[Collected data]
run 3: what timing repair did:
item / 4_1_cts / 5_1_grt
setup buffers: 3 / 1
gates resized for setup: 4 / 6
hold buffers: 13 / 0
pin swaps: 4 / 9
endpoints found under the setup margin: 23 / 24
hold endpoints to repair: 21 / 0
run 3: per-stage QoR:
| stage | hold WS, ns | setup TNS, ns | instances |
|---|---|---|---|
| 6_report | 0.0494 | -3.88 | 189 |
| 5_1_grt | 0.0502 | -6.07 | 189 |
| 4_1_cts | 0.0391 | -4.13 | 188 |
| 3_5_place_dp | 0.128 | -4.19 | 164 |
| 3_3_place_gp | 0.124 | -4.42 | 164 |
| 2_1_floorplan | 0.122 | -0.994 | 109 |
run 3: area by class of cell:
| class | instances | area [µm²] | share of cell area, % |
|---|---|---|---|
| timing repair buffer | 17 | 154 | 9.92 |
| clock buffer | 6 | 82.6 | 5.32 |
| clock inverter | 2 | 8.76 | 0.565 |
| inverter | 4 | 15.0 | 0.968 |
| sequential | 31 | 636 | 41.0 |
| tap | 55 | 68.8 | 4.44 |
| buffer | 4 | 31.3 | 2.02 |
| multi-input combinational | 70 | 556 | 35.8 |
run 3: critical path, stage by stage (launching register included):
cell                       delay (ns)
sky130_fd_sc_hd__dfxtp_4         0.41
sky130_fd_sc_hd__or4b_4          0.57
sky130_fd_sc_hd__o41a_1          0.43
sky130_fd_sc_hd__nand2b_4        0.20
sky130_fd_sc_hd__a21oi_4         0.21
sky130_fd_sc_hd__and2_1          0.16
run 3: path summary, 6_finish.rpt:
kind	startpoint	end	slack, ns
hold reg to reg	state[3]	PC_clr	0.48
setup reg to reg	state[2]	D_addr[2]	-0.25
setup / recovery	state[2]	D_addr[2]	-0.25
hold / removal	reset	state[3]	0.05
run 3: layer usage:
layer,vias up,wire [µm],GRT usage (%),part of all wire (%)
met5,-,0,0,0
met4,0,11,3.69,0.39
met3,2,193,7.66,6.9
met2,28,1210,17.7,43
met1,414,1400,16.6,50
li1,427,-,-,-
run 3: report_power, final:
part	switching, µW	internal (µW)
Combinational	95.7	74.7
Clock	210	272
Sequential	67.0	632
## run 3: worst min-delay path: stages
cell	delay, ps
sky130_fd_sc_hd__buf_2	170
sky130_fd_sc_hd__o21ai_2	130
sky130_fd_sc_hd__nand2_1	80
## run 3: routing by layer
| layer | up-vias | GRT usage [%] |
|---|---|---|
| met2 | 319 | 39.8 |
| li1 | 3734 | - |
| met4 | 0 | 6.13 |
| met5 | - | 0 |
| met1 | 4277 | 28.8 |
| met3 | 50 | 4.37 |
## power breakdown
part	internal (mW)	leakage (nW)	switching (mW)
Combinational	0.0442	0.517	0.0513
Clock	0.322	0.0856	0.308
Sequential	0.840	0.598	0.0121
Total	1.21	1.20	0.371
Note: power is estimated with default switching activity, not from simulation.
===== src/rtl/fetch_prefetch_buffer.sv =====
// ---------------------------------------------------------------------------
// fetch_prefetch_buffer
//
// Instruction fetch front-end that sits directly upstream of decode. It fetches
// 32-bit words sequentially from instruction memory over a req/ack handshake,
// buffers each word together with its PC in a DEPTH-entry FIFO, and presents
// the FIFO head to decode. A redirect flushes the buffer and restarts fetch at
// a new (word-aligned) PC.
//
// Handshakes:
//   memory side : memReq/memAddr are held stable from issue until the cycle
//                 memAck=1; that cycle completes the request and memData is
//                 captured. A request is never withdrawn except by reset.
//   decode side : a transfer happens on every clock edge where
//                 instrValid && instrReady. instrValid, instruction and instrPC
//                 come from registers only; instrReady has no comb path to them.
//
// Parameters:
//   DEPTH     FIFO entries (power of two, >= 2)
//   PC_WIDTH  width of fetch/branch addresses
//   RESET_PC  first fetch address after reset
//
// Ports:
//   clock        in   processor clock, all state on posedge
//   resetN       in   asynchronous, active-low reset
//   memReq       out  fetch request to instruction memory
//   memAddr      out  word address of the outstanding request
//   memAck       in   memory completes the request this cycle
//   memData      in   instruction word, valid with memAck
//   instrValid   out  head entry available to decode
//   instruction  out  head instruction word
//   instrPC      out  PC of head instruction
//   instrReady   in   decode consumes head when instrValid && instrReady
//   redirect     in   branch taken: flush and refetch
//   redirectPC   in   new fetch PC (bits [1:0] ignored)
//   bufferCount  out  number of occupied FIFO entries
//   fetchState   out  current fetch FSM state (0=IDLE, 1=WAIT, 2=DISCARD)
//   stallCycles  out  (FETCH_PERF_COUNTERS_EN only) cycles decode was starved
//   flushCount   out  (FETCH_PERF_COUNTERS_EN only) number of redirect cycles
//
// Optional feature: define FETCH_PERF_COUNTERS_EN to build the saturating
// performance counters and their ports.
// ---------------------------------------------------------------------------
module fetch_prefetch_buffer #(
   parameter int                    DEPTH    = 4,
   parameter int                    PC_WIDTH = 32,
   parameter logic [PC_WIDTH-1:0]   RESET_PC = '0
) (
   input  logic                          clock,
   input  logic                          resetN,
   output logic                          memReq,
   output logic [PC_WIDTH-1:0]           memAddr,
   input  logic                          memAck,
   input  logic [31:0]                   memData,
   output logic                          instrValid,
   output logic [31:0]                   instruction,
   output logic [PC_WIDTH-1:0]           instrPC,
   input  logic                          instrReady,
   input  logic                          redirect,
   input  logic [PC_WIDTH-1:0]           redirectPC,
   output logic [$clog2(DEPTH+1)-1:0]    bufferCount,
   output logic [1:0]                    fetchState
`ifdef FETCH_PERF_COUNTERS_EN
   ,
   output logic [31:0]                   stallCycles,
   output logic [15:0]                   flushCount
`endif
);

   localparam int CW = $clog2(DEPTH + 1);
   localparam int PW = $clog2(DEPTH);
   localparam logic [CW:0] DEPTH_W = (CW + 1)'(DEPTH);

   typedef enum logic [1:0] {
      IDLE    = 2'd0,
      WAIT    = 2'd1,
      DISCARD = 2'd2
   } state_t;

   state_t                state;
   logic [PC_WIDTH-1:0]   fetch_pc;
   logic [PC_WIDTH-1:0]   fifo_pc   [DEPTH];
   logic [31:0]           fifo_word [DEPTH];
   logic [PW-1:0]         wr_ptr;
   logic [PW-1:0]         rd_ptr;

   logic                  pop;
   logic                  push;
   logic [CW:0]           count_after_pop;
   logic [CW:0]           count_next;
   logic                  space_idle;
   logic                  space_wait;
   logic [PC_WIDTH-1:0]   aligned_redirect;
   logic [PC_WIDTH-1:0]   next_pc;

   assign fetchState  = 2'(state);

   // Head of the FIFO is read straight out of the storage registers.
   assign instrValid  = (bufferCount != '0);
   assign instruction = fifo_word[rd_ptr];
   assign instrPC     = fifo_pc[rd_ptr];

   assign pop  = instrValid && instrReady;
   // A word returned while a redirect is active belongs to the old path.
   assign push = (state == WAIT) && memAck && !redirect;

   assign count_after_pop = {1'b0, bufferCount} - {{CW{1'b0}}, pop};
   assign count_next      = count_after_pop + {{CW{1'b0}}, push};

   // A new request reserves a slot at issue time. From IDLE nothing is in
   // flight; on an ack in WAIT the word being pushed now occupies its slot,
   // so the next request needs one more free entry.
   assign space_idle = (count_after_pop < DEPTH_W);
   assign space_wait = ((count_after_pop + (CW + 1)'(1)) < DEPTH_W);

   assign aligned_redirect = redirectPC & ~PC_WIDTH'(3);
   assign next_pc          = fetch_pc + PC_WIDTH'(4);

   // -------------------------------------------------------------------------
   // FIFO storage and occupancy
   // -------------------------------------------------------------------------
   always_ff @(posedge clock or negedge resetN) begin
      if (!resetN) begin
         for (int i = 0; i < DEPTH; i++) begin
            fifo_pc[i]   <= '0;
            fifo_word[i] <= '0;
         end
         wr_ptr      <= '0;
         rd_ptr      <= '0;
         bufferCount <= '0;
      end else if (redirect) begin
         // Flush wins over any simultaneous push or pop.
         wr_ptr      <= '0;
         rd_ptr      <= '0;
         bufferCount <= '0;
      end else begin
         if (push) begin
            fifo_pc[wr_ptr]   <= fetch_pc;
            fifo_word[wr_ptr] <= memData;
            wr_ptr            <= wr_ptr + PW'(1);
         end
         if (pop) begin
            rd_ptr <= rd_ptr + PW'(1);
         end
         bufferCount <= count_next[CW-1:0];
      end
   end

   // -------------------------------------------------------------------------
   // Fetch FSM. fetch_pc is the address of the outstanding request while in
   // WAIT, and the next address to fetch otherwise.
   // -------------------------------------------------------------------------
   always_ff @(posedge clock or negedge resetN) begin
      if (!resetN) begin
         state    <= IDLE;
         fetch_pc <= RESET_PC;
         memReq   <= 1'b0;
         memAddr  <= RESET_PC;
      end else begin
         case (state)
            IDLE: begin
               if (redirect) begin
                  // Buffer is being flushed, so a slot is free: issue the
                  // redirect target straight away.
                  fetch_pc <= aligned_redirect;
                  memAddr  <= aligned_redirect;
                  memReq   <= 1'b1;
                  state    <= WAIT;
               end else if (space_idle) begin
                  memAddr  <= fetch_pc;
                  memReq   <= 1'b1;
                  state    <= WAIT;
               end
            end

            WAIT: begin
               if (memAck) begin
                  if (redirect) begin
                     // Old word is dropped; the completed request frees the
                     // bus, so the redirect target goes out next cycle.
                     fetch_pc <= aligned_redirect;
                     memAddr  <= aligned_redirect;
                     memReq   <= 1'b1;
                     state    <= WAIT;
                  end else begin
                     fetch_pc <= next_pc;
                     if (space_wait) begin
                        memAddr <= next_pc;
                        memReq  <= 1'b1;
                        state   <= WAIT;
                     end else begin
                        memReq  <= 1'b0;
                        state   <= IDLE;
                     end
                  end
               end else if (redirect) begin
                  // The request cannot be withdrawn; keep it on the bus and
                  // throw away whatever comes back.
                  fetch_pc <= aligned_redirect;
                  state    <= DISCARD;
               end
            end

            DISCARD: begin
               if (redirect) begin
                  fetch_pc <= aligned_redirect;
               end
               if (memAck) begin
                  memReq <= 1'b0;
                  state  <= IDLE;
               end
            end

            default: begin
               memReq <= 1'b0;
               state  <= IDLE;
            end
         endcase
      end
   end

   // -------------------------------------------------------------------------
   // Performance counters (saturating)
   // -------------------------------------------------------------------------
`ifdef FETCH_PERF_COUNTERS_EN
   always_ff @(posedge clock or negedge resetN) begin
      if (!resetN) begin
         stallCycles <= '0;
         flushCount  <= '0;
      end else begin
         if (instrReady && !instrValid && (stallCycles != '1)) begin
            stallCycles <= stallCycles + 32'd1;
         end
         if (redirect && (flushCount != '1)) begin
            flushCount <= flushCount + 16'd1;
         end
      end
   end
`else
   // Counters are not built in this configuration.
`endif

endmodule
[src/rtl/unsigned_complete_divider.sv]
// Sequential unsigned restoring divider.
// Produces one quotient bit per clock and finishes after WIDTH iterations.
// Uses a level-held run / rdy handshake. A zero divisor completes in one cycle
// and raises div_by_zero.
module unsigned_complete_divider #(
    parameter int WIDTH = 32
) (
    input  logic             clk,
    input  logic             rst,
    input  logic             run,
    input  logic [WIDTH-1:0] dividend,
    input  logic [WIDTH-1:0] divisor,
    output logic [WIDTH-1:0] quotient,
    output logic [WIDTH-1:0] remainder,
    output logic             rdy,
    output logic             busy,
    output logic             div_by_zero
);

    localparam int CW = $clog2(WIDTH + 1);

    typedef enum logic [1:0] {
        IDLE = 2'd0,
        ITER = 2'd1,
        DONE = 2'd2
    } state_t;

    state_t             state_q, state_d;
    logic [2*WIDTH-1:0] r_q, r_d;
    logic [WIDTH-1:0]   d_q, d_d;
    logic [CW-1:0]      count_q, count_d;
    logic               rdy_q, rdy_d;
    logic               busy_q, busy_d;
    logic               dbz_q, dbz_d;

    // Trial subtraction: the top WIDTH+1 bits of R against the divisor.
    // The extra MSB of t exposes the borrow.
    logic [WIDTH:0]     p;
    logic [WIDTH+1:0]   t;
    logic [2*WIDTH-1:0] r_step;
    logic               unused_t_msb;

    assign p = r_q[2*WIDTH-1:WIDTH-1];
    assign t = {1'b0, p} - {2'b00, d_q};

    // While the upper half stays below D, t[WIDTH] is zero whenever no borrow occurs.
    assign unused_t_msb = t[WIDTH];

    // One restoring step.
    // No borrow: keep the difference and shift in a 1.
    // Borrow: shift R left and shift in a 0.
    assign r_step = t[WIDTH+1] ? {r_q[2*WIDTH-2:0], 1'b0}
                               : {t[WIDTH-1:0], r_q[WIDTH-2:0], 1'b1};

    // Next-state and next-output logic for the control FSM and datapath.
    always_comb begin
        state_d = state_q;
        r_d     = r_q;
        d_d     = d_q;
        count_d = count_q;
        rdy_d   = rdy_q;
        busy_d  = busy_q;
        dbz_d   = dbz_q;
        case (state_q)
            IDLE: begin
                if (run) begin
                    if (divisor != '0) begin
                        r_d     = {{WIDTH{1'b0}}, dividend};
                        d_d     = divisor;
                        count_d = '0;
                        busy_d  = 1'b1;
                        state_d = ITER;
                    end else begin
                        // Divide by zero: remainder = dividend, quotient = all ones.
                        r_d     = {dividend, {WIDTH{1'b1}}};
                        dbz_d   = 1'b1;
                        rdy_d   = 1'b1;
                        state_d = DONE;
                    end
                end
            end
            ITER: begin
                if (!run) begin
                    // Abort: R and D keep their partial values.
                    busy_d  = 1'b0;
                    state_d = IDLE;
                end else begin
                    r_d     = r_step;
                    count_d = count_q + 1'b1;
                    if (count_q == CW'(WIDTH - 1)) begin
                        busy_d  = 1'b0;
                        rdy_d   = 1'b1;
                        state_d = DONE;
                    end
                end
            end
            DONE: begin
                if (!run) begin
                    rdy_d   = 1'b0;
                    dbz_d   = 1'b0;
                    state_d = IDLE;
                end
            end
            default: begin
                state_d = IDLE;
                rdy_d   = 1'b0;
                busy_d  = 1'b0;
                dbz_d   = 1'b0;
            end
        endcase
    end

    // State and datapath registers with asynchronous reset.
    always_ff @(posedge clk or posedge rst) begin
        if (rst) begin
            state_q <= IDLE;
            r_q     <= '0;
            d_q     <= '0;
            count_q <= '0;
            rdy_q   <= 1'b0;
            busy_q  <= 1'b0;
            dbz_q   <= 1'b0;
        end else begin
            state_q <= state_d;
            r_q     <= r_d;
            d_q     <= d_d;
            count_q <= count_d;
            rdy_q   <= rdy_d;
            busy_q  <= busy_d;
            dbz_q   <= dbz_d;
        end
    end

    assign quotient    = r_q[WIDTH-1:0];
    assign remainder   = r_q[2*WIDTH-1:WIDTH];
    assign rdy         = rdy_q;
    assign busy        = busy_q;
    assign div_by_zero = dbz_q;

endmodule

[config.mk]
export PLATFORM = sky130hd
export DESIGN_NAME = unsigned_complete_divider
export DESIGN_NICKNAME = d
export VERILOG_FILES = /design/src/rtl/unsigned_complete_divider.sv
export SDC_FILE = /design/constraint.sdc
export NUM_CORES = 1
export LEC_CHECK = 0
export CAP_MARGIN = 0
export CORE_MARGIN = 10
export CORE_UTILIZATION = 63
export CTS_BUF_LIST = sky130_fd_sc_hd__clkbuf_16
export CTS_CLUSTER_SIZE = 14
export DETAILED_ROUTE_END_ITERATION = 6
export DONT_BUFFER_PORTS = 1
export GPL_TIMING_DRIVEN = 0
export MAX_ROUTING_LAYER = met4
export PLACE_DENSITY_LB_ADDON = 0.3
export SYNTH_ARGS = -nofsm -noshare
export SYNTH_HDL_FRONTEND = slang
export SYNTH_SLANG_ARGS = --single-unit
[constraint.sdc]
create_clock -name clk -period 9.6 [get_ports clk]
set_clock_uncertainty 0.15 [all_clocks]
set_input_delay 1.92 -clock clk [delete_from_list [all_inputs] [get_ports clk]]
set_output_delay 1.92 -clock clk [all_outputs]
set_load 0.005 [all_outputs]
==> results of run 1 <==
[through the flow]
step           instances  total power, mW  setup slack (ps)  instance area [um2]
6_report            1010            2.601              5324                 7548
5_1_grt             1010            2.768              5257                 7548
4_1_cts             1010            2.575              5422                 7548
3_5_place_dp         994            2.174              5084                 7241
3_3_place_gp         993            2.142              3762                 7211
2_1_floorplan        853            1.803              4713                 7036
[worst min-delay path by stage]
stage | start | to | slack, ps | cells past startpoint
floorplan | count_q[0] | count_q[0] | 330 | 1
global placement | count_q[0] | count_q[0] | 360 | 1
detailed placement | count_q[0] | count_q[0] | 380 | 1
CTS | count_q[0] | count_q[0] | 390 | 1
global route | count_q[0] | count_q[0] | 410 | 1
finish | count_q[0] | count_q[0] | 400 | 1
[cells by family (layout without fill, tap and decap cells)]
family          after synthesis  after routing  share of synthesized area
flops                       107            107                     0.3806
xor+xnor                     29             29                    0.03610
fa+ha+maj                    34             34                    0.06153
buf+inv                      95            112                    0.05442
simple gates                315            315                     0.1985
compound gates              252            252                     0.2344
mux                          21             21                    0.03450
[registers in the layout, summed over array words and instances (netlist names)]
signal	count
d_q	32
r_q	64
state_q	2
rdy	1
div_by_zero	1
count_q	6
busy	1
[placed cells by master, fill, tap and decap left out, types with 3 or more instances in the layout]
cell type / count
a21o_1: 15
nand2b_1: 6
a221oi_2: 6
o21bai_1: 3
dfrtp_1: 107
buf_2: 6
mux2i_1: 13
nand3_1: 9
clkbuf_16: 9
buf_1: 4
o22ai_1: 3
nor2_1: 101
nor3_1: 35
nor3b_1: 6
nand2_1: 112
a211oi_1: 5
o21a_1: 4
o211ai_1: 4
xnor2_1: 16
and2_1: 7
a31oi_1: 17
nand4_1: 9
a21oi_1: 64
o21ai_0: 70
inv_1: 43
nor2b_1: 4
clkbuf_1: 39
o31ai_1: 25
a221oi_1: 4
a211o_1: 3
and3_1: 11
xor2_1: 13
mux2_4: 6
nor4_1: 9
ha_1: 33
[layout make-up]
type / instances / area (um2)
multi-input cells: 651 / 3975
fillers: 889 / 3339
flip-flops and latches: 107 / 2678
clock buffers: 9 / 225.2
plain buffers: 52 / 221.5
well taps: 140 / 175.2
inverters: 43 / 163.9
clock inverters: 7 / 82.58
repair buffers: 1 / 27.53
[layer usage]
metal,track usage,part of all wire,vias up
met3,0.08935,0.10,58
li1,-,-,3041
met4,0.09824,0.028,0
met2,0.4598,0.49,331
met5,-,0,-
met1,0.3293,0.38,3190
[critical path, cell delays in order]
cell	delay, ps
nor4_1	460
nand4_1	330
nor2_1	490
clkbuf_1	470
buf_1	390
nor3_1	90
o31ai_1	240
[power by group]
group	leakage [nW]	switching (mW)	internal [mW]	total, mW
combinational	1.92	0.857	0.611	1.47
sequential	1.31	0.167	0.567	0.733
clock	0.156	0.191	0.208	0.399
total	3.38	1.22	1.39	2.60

**Work to be completed:** Where the word "class" shows up in a line of the entries above, count that line; the answer is the total alone.

**Your solution:** 2